### [Task item]
The required answer is every line of the data containing the word "return".
---+---
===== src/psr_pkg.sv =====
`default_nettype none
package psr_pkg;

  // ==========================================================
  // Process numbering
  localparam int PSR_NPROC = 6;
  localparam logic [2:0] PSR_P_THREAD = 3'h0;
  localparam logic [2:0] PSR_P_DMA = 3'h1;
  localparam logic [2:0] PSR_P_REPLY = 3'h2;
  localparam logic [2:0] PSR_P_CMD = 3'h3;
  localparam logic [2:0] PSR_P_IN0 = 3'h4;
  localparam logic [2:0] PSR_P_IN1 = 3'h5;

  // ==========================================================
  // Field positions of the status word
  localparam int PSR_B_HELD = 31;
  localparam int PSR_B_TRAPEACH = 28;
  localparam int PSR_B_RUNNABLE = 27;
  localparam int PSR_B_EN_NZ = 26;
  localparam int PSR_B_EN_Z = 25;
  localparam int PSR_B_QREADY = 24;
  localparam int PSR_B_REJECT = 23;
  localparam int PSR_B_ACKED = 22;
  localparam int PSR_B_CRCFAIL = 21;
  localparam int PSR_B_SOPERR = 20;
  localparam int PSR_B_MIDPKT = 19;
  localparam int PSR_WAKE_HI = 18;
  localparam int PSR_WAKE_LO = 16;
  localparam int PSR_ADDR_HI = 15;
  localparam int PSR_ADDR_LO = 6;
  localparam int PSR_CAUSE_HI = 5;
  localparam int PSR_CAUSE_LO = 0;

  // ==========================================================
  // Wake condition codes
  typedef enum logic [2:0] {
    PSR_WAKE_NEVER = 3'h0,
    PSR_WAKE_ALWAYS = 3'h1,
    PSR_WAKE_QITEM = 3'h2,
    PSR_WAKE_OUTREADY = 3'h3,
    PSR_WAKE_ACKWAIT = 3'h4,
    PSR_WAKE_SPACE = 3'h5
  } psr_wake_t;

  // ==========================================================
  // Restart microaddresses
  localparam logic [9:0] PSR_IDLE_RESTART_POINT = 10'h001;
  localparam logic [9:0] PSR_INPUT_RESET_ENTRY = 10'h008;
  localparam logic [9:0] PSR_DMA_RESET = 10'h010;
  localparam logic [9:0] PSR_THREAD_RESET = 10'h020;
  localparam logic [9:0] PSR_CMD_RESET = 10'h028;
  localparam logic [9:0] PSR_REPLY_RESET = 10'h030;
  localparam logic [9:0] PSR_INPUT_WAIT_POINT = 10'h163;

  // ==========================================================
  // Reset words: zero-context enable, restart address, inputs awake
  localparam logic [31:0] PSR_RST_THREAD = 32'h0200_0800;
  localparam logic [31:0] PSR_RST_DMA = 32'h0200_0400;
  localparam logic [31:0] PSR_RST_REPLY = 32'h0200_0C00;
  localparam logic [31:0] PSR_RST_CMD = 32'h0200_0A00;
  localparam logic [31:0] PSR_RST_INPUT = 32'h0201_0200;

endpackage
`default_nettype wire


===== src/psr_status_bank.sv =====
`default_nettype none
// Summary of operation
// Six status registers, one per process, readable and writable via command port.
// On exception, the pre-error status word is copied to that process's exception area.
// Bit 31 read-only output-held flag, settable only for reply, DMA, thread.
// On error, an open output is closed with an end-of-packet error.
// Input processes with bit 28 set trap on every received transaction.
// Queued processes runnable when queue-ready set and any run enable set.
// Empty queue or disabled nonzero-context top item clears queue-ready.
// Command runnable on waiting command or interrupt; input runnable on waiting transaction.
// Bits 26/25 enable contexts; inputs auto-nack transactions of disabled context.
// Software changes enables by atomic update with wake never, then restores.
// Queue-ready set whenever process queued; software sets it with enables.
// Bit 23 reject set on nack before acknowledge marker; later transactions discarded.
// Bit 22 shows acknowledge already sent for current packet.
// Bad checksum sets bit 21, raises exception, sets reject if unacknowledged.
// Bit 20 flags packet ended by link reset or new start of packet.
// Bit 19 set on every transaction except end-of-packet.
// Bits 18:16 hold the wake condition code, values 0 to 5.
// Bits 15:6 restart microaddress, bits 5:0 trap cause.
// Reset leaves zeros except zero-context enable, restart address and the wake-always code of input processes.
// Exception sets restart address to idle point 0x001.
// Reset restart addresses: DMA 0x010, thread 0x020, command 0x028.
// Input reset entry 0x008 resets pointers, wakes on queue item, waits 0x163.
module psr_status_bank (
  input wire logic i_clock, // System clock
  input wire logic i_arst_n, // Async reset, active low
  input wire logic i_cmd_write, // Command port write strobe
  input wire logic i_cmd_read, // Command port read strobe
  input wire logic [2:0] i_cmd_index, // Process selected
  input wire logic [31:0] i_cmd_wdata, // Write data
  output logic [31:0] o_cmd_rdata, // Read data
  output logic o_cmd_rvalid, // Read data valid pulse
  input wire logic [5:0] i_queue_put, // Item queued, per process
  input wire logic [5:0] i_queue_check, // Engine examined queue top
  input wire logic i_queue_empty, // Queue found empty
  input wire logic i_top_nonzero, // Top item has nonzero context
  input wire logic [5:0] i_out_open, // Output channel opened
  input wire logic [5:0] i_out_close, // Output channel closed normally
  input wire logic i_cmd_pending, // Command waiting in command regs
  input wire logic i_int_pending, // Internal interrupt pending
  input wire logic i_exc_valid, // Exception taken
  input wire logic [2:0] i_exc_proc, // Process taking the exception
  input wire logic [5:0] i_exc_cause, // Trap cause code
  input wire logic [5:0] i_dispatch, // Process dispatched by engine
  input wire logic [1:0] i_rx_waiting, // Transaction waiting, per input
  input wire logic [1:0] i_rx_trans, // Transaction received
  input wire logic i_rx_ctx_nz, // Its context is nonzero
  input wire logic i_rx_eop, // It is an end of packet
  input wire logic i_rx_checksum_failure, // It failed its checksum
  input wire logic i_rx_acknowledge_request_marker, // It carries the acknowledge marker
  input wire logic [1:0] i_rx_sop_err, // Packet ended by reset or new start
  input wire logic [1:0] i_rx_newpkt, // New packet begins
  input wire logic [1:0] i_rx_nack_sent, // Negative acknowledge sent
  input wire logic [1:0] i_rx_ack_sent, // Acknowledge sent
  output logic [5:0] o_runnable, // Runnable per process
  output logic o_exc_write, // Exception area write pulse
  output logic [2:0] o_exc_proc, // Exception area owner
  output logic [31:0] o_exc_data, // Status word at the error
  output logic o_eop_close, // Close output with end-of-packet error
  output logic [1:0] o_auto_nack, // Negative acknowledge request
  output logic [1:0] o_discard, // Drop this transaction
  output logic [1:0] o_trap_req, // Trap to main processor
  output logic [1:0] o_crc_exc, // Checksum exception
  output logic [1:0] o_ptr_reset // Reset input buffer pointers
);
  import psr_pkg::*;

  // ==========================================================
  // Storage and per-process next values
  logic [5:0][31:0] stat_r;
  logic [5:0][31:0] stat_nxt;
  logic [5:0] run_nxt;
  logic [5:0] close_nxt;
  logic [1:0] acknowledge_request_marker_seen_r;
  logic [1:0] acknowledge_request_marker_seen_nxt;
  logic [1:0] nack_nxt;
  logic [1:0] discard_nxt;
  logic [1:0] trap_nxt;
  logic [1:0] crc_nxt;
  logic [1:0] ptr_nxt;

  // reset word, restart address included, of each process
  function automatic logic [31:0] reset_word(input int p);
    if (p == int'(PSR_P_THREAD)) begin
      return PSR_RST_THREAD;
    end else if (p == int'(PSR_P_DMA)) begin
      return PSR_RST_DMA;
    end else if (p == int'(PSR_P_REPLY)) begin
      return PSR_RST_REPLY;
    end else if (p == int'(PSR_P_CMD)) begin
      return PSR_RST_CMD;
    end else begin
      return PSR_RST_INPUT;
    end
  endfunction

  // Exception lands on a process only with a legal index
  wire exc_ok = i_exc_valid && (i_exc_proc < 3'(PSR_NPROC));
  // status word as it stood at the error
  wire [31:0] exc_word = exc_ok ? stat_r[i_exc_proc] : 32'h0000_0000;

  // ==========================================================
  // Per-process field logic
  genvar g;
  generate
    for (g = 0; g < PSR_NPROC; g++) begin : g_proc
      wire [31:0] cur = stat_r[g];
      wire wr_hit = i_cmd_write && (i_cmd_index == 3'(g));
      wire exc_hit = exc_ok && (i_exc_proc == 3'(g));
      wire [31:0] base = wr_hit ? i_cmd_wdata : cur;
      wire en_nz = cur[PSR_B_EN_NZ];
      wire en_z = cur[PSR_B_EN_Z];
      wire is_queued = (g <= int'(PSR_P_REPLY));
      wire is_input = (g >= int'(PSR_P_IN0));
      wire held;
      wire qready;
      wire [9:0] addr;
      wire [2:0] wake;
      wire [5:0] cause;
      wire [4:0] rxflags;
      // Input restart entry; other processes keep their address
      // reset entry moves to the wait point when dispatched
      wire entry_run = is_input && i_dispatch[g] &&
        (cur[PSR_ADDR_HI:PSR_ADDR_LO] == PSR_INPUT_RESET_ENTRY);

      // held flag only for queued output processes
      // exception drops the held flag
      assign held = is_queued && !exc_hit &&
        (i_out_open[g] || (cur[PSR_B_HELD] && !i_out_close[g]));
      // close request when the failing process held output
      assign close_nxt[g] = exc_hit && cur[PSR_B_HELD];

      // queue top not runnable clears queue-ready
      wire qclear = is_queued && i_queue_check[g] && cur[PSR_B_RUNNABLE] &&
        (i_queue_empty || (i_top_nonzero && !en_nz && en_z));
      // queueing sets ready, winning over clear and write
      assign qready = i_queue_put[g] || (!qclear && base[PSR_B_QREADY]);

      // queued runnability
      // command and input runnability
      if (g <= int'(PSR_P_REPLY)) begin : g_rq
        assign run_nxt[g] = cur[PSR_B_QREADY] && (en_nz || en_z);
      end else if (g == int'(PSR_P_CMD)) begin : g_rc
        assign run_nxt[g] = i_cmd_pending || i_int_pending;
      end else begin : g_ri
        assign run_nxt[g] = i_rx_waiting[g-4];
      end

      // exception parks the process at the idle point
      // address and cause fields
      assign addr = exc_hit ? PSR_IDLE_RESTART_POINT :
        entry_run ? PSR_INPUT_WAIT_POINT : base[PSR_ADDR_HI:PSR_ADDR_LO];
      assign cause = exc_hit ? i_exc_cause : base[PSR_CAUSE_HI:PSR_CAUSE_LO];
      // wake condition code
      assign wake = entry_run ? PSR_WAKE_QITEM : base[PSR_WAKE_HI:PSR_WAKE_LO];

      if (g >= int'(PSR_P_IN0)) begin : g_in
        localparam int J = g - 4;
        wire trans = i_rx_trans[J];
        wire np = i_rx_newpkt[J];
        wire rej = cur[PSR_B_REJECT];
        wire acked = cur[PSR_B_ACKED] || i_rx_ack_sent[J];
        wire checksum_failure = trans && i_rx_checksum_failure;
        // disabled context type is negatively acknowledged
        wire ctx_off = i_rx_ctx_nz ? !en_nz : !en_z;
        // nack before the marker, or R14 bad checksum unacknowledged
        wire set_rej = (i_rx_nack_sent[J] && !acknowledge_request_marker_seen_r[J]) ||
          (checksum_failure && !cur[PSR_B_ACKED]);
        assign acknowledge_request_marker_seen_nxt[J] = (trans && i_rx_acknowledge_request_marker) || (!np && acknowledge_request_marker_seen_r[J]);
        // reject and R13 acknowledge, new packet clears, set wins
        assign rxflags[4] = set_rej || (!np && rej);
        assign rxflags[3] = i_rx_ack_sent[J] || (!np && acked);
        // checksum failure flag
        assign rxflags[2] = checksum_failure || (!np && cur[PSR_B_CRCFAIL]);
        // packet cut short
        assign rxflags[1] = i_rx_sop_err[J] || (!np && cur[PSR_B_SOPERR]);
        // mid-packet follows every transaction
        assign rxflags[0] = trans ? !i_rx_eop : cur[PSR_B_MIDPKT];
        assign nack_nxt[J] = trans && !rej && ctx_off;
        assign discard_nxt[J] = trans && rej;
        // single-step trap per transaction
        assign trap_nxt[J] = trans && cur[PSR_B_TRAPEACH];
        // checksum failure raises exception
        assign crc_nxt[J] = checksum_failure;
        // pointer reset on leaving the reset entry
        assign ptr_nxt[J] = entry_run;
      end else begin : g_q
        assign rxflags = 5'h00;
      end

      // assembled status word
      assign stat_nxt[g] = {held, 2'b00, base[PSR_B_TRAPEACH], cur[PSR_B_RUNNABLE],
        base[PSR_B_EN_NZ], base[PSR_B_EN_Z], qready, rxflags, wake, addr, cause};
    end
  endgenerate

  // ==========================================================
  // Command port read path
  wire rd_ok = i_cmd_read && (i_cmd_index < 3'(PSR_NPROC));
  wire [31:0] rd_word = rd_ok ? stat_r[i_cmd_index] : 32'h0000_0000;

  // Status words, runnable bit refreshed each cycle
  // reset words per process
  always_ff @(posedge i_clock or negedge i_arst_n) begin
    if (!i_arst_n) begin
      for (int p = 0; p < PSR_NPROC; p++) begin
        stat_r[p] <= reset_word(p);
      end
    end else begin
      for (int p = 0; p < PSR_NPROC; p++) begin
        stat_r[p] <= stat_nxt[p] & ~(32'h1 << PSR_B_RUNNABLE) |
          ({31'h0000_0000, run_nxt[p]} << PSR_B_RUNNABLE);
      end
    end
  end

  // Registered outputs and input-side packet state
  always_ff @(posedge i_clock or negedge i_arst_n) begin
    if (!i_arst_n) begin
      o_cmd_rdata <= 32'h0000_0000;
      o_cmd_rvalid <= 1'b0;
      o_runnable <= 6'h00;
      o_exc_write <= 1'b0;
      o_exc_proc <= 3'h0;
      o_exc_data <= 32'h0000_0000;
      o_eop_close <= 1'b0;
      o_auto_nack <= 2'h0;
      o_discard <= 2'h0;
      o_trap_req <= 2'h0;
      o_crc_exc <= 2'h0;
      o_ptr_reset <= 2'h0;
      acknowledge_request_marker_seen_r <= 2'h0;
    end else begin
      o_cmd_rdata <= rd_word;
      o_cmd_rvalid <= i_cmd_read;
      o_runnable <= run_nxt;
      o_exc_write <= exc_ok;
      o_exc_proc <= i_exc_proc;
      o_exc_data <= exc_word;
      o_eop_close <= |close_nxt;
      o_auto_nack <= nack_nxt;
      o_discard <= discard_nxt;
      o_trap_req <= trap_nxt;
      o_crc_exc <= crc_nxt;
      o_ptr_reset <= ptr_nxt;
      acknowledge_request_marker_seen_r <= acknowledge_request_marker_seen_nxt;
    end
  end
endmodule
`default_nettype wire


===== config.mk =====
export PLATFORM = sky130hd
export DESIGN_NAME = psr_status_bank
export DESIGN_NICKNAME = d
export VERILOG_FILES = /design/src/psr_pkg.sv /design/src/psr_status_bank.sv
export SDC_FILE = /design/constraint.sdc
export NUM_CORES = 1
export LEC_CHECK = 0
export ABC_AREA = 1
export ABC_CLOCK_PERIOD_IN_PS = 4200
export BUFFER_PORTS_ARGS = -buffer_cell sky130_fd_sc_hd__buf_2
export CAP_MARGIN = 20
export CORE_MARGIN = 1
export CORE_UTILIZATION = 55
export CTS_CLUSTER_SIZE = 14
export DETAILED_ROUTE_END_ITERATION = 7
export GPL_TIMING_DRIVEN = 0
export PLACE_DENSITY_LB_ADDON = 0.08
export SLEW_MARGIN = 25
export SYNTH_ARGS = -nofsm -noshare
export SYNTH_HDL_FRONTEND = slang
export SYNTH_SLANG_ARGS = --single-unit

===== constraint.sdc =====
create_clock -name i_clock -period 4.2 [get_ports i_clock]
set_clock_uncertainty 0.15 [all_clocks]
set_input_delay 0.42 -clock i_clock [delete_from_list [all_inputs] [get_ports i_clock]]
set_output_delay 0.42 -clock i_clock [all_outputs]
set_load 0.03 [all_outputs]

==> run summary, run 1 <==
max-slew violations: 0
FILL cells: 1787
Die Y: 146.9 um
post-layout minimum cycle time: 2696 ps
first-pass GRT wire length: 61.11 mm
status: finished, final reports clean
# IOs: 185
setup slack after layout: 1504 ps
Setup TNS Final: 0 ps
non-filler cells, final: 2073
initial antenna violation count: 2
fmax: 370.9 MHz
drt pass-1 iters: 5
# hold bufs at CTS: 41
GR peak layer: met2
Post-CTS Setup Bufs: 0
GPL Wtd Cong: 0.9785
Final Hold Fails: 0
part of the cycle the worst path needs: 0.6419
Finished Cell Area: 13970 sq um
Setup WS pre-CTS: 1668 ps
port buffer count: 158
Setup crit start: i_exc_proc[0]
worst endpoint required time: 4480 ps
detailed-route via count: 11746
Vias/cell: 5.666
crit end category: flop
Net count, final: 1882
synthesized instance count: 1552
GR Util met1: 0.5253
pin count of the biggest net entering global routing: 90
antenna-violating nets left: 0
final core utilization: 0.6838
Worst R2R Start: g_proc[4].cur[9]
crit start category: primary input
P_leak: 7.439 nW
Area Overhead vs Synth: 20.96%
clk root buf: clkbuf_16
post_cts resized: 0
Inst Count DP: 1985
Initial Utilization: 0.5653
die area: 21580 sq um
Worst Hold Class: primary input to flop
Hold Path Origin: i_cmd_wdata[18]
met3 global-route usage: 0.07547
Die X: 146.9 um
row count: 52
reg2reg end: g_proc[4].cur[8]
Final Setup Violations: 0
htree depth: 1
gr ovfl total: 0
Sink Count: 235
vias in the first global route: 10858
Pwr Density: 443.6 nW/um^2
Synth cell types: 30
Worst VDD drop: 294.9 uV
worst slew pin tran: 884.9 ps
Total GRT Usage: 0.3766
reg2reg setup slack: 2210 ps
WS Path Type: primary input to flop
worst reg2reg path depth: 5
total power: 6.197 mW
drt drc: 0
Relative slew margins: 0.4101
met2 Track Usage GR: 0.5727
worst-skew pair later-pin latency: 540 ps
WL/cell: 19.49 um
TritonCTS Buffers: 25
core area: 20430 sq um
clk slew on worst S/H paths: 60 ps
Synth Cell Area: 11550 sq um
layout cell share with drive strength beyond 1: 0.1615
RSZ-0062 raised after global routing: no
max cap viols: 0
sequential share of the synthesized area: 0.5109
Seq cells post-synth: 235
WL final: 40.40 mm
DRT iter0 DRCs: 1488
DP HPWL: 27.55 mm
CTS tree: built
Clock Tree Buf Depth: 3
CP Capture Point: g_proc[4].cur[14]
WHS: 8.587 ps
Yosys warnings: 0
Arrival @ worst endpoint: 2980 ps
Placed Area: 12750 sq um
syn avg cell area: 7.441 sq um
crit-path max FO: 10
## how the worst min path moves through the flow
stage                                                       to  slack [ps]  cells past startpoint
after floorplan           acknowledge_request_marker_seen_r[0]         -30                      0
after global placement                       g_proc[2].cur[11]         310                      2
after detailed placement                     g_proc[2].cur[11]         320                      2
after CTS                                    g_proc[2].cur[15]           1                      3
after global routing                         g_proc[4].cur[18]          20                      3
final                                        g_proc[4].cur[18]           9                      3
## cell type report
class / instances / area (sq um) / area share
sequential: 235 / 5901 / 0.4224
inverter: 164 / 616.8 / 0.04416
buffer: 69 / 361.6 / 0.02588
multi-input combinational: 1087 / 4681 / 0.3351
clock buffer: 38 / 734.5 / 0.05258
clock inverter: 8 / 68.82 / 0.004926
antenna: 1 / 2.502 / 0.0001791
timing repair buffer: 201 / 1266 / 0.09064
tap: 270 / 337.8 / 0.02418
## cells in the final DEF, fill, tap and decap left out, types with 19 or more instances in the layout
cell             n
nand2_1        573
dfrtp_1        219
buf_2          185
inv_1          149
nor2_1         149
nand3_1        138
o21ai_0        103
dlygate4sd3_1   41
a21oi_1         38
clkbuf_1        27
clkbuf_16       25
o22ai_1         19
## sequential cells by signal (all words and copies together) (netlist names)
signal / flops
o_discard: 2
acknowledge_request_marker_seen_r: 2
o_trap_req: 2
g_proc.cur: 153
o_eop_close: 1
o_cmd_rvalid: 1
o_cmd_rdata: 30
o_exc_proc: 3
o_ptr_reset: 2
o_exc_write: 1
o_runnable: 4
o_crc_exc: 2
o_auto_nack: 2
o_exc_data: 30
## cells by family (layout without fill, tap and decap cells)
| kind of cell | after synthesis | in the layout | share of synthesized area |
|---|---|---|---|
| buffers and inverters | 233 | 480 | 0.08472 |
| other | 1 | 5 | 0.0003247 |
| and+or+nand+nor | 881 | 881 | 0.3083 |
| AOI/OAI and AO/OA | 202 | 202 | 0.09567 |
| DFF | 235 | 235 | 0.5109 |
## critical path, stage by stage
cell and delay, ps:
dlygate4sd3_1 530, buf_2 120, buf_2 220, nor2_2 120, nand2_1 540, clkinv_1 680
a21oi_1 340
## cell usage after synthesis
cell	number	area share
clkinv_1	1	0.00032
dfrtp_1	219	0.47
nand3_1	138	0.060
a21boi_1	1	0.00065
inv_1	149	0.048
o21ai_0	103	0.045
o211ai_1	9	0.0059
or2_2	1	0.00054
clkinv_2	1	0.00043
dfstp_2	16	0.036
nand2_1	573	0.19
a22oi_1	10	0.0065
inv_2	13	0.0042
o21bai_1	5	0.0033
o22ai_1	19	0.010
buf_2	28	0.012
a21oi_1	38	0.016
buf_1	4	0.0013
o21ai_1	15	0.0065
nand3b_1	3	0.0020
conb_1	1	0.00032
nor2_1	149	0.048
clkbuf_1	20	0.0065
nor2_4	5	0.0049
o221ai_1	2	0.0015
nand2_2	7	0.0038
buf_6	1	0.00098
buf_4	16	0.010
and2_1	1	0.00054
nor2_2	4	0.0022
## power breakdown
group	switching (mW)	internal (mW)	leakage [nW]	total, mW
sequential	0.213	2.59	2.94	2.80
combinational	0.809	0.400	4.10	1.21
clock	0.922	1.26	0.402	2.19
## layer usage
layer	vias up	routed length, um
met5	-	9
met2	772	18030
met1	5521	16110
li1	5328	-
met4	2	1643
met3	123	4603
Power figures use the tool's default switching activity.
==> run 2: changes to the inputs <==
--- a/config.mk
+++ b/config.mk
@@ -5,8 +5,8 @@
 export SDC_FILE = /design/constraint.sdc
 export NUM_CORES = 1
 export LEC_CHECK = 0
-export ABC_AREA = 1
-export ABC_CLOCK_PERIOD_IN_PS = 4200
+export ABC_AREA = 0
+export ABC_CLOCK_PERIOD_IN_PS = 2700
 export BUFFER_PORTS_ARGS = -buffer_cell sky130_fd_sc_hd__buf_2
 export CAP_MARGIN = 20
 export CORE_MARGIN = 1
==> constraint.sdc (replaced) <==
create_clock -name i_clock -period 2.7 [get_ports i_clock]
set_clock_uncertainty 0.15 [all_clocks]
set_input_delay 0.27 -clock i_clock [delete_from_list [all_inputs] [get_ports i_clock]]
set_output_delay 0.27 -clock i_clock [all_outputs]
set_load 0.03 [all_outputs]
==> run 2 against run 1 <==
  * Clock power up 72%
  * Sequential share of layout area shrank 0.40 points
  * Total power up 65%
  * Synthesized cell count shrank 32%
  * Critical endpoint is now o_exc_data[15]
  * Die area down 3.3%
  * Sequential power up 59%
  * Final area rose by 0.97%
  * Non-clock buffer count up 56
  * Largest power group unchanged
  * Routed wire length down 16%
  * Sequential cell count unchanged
---+---
### [Output of the task]
      return PSR_RST_THREAD;
      return PSR_RST_DMA;
      return PSR_RST_REPLY;
      return PSR_RST_CMD;
      return PSR_RST_INPUT;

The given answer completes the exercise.